— Your instructions —
In the data below, find the line containing "metal / part", then set down that line and every later line up to and including the line containing "met5: 0 / 0 / - / 0", exactly.

— Data for this task —
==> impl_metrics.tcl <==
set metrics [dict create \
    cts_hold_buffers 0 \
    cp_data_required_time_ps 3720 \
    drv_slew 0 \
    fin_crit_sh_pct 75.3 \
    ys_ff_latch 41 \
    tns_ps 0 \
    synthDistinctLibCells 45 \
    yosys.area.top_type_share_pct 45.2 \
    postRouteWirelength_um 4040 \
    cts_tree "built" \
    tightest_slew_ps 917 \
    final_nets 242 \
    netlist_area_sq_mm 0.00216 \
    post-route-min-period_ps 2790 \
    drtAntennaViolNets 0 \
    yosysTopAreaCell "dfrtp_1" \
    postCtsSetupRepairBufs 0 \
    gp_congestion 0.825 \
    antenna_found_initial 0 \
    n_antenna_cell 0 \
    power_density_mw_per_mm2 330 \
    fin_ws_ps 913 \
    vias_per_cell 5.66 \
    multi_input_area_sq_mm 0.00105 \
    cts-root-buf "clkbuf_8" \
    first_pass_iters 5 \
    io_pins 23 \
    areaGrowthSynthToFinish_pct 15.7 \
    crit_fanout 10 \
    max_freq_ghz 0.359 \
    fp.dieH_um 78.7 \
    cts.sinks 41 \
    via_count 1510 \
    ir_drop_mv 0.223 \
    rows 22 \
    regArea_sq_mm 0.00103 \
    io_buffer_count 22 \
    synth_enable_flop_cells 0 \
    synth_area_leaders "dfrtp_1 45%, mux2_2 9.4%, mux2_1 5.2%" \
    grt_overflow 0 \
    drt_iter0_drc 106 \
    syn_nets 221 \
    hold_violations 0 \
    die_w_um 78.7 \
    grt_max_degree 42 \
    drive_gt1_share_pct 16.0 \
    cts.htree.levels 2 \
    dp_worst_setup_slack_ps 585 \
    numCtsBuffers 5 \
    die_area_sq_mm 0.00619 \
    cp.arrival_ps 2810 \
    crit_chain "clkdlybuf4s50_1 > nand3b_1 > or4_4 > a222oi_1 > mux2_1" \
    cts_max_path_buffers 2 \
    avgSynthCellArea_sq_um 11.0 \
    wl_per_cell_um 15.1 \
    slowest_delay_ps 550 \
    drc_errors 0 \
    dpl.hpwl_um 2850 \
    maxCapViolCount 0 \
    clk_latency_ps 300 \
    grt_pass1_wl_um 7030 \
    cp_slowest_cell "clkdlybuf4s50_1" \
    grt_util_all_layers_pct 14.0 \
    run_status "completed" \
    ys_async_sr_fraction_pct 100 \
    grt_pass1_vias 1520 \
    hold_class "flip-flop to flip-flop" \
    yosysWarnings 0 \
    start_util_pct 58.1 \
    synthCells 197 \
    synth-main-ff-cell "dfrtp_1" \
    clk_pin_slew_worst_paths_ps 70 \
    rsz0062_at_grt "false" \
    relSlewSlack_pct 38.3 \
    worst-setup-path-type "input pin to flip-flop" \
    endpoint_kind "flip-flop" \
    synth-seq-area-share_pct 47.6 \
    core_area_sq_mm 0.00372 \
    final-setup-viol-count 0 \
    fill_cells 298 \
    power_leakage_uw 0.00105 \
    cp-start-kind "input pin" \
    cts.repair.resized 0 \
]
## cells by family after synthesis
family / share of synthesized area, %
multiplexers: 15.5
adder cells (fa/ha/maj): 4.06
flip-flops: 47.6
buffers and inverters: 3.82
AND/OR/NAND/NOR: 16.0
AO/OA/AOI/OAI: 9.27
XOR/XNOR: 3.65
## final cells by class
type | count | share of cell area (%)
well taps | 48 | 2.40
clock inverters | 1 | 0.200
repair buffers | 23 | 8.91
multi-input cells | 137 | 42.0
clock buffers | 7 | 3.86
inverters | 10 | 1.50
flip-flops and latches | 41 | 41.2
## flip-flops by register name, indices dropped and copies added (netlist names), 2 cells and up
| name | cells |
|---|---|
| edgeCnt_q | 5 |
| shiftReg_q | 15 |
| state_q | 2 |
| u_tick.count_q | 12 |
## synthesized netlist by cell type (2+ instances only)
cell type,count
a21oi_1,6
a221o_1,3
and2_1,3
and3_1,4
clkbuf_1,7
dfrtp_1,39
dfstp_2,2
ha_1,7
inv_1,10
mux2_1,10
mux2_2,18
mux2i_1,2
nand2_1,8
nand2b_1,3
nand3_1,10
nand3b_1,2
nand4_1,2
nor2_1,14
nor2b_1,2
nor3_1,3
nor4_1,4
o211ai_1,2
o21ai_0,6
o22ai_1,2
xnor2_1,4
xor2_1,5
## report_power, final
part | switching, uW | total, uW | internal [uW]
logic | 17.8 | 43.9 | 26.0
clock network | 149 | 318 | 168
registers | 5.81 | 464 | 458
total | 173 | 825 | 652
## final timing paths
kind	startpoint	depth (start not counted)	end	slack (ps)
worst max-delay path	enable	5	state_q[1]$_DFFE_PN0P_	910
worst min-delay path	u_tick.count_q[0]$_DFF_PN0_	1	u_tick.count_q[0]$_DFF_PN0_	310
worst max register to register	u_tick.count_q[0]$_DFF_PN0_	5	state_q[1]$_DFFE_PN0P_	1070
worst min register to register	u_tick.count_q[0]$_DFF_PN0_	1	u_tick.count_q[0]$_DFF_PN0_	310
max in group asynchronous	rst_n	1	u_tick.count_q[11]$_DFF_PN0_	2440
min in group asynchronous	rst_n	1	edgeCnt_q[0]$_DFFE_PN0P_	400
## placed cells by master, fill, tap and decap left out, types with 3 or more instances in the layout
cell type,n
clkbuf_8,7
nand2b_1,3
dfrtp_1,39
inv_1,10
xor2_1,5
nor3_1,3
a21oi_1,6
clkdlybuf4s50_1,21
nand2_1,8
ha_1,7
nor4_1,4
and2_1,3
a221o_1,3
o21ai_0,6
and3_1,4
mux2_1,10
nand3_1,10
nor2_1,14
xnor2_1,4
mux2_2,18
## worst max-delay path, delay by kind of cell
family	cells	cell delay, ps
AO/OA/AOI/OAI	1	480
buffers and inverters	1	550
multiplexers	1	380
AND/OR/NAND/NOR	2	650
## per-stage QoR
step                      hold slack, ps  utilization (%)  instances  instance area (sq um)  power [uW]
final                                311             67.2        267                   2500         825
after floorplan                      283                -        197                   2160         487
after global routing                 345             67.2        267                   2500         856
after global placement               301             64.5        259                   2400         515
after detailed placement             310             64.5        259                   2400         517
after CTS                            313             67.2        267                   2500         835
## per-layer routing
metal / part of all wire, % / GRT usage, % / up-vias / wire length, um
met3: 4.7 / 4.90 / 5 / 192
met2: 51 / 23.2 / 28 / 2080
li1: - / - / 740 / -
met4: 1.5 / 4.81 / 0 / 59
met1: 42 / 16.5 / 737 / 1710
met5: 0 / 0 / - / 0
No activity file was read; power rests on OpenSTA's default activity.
<file path="src/rtl/mips_pkg.sv">
// Shared encodings for the MIPS-subset front end: opcodes, functs, ALU codes
// and the decoded control bundle passed from instr_decoder to decode_stage.
package mips_pkg;

    localparam logic [5:0] OP_RTYPE = 6'h00;
    localparam logic [5:0] OP_ADDI  = 6'h08;
    localparam logic [5:0] OP_XORI  = 6'h0E;
    localparam logic [5:0] OP_LW    = 6'h23;
    localparam logic [5:0] OP_SW    = 6'h2B;
    localparam logic [5:0] OP_BEQ   = 6'h04;
    localparam logic [5:0] OP_BNE   = 6'h05;
    localparam logic [5:0] OP_J     = 6'h02;
    localparam logic [5:0] OP_JAL   = 6'h03;

    localparam logic [5:0] FN_ADD = 6'h20;
    localparam logic [5:0] FN_SUB = 6'h22;
    localparam logic [5:0] FN_SLT = 6'h2A;
    localparam logic [5:0] FN_JR  = 6'h08;

    localparam int         ALU_CODE_W = 3;
    localparam logic [2:0] ALU_ADD = 3'd0;
    localparam logic [2:0] ALU_SUB = 3'd1;
    localparam logic [2:0] ALU_XOR = 3'd2;
    localparam logic [2:0] ALU_SLT = 3'd3;

    localparam logic [4:0] REG_RA = 5'd31;

    typedef enum logic [1:0] {WR_RD, WR_RT, WR_RA} wr_sel_t;

    typedef enum logic {ST_RUN, ST_SQ} state_t;

    typedef struct packed {
        logic                  jump;
        logic                  jump_reg;
        logic                  branch;
        logic                  inv_zero;
        logic                  reg_write;
        logic                  mem_write;
        logic                  mem_to_reg;
        logic                  alu_src;
        logic [ALU_CODE_W-1:0] alu_op;
        wr_sel_t               wr_sel;
    } ctrl_t;

endpackage

</file>
<file path="src/rtl/instr_decoder.sv">
// Purely combinational opcode/funct decode into a control bundle; anything
// outside the supported subset raises illegal_o with an all-zero bundle.
module instr_decoder
    import mips_pkg::*;
(
    input  logic [31:0] instr_i,
    output ctrl_t       ctrl_o,
    output logic        illegal_o
);

    logic [5:0] op;
    logic [5:0] funct;

    assign op    = instr_i[31:26];
    assign funct = instr_i[5:0];

    always_comb begin
        ctrl_o        = '0;
        ctrl_o.wr_sel = WR_RD;
        illegal_o     = 1'b0;
        case (op)
            OP_RTYPE: begin
                case (funct)
                    FN_ADD: begin ctrl_o.reg_write = 1'b1; ctrl_o.alu_op = ALU_ADD; end
                    FN_SUB: begin ctrl_o.reg_write = 1'b1; ctrl_o.alu_op = ALU_SUB; end
                    FN_SLT: begin ctrl_o.reg_write = 1'b1; ctrl_o.alu_op = ALU_SLT; end
                    FN_JR:  ctrl_o.jump_reg = 1'b1;
                    default: illegal_o = 1'b1;
                endcase
            end
            OP_ADDI, OP_XORI: begin
                ctrl_o.reg_write = 1'b1;
                ctrl_o.alu_src   = 1'b1;
                ctrl_o.wr_sel    = WR_RT;
                ctrl_o.alu_op    = (op == OP_XORI) ? ALU_XOR : ALU_ADD;
            end
            OP_LW: begin
                ctrl_o.reg_write  = 1'b1;
                ctrl_o.alu_src    = 1'b1;
                ctrl_o.mem_to_reg = 1'b1;
                ctrl_o.wr_sel     = WR_RT;
            end
            OP_SW: begin
                ctrl_o.mem_write = 1'b1;
                ctrl_o.alu_src   = 1'b1;
            end
            // Branch compare is rs - rt; Zero from the ALU resolves it.
            OP_BEQ, OP_BNE: begin
                ctrl_o.branch   = 1'b1;
                ctrl_o.inv_zero = (op == OP_BNE);
                ctrl_o.alu_op   = ALU_SUB;
            end
            OP_J: ctrl_o.jump = 1'b1;
            OP_JAL: begin
                ctrl_o.jump      = 1'b1;
                ctrl_o.reg_write = 1'b1;
                ctrl_o.wr_sel    = WR_RA;
            end
            default: illegal_o = 1'b1;
        endcase
    end

endmodule

</file>
<file path="src/rtl/decode_stage.sv">
// ID stage: aligns the registered memory word with its PC, drops wrong-path
// words behind a taken redirect, and registers the decoded ID/EX slot.
module decode_stage
    import mips_pkg::*;
#(
    parameter int SQUASH_DEPTH = 2,
    parameter int ALUOP_W      = 3
) (
    input  logic               clk,
    input  logic               reset,
    input  logic [31:0]        Instruction,
    input  logic [29:0]        PCin,
    input  logic               Zero,
    output logic               Valid,
    output logic               Jump,
    output logic               JumpReg,
    output logic               Branch,
    output logic               InvZero,
    output logic [25:0]        TargetInstr,
    output logic [15:0]        imm16,
    output logic               RegWrite,
    output logic               MemWrite,
    output logic               MemToReg,
    output logic               ALUSrc,
    output logic [ALUOP_W-1:0] ALUOp,
    output logic [4:0]         Rs,
    output logic [4:0]         Rt,
    output logic [4:0]         WriteReg,
    output logic [31:0]        LinkAddr,
    output logic               Illegal
);

    localparam int CNT_W = (SQUASH_DEPTH > 1) ? $clog2(SQUASH_DEPTH + 1) : 1;

    ctrl_t  dec_ctrl;
    logic   dec_illegal;

    state_t            state_q, state_d;
    logic [CNT_W-1:0]  sqcnt_q, sqcnt_d;
    logic              fvalid_q;
    logic [29:0]       pc_q;
    logic              issue;
    logic              keep;
    logic              taken;
    logic [4:0]        wreg_d;

    logic               valid_q, jump_q, jump_reg_q, branch_q, inv_zero_q;
    logic               reg_write_q, mem_write_q, mem_to_reg_q, alu_src_q;
    logic               illegal_q;
    logic [ALUOP_W-1:0] alu_op_q;
    logic [25:0]        target_q;
    logic [15:0]        imm_q;
    logic [4:0]         rs_q, rt_q, wreg_q;
    logic [31:0]        link_q;

    instr_decoder u_dec (
        .instr_i   (Instruction),
        .ctrl_o    (dec_ctrl),
        .illegal_o (dec_illegal)
    );

    assign taken = valid_q & (jump_q | jump_reg_q | (branch_q & (Zero ^ inv_zero_q)));
    assign keep  = issue & ~dec_illegal;

    always_comb begin
        state_d = state_q;
        sqcnt_d = sqcnt_q;
        issue   = 1'b0;
        case (state_q)
            ST_RUN: begin
                if (!fvalid_q) begin
                    issue = 1'b0;
                end else if (taken) begin
                    // The word behind the redirect is dropped now; the rest in SQ.
                    if (SQUASH_DEPTH > 1) begin
                        state_d = ST_SQ;
                        sqcnt_d = CNT_W'(SQUASH_DEPTH - 1);
                    end
                end else begin
                    issue = 1'b1;
                end
            end
            ST_SQ: begin
                sqcnt_d = sqcnt_q - 1'b1;
                if (sqcnt_q == CNT_W'(1)) begin
                    state_d = ST_RUN;
                end
            end
            default: state_d = ST_RUN;
        endcase
    end

    always_comb begin
        wreg_d = Instruction[15:11];
        case (dec_ctrl.wr_sel)
            WR_RT:   wreg_d = Instruction[20:16];
            WR_RA:   wreg_d = REG_RA;
            default: wreg_d = Instruction[15:11];
        endcase
    end

    always_ff @(posedge clk) begin
        if (reset) begin
            state_q      <= ST_RUN;
            sqcnt_q      <= '0;
            fvalid_q     <= 1'b0;
            pc_q         <= '0;
            valid_q      <= 1'b0;
            jump_q       <= 1'b0;
            jump_reg_q   <= 1'b0;
            branch_q     <= 1'b0;
            inv_zero_q   <= 1'b0;
            reg_write_q  <= 1'b0;
            mem_write_q  <= 1'b0;
            mem_to_reg_q <= 1'b0;
            alu_src_q    <= 1'b0;
            alu_op_q     <= '0;
            illegal_q    <= 1'b0;
            target_q     <= '0;
            imm_q        <= '0;
            rs_q         <= '0;
            rt_q         <= '0;
            wreg_q       <= '0;
            link_q       <= '0;
        end else begin
            state_q      <= state_d;
            sqcnt_q      <= sqcnt_d;
            fvalid_q     <= 1'b1;
            pc_q         <= PCin;
            valid_q      <= keep;
            jump_q       <= keep & dec_ctrl.jump;
            jump_reg_q   <= keep & dec_ctrl.jump_reg;
            branch_q     <= keep & dec_ctrl.branch;
            inv_zero_q   <= keep & dec_ctrl.inv_zero;
            reg_write_q  <= keep & dec_ctrl.reg_write;
            mem_write_q  <= keep & dec_ctrl.mem_write;
            mem_to_reg_q <= keep & dec_ctrl.mem_to_reg;
            alu_src_q    <= keep & dec_ctrl.alu_src;
            alu_op_q     <= keep ? ALUOP_W'(dec_ctrl.alu_op) : '0;
            illegal_q    <= issue & dec_illegal;
            // Field outputs are don't-care in a bubble, so they load unconditionally.
            target_q     <= Instruction[25:0];
            imm_q        <= Instruction[15:0];
            rs_q         <= Instruction[25:21];
            rt_q         <= Instruction[20:16];
            wreg_q       <= wreg_d;
            link_q       <= {pc_q + 30'd1, 2'b00};
        end
    end

    assign Valid       = valid_q;
    assign Jump        = jump_q;
    assign JumpReg     = jump_reg_q;
    assign Branch      = branch_q;
    assign InvZero     = inv_zero_q;
    assign RegWrite    = reg_write_q;
    assign MemWrite    = mem_write_q;
    assign MemToReg    = mem_to_reg_q;
    assign ALUSrc      = alu_src_q;
    assign ALUOp       = alu_op_q;
    assign Illegal     = illegal_q;
    assign TargetInstr = target_q;
    assign imm16       = imm_q;
    assign Rs          = rs_q;
    assign Rt          = rt_q;
    assign WriteReg    = wreg_q;
    assign LinkAddr    = link_q;

endmodule

</file>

— Response to this exercise —
metal / part of all wire, % / GRT usage, % / up-vias / wire length, um
met3: 4.7 / 4.90 / 5 / 192
met2: 51 / 23.2 / 28 / 2080
li1: - / - / 740 / -
met4: 1.5 / 4.81 / 0 / 59
met1: 42 / 16.5 / 737 / 1710
met5: 0 / 0 / - / 0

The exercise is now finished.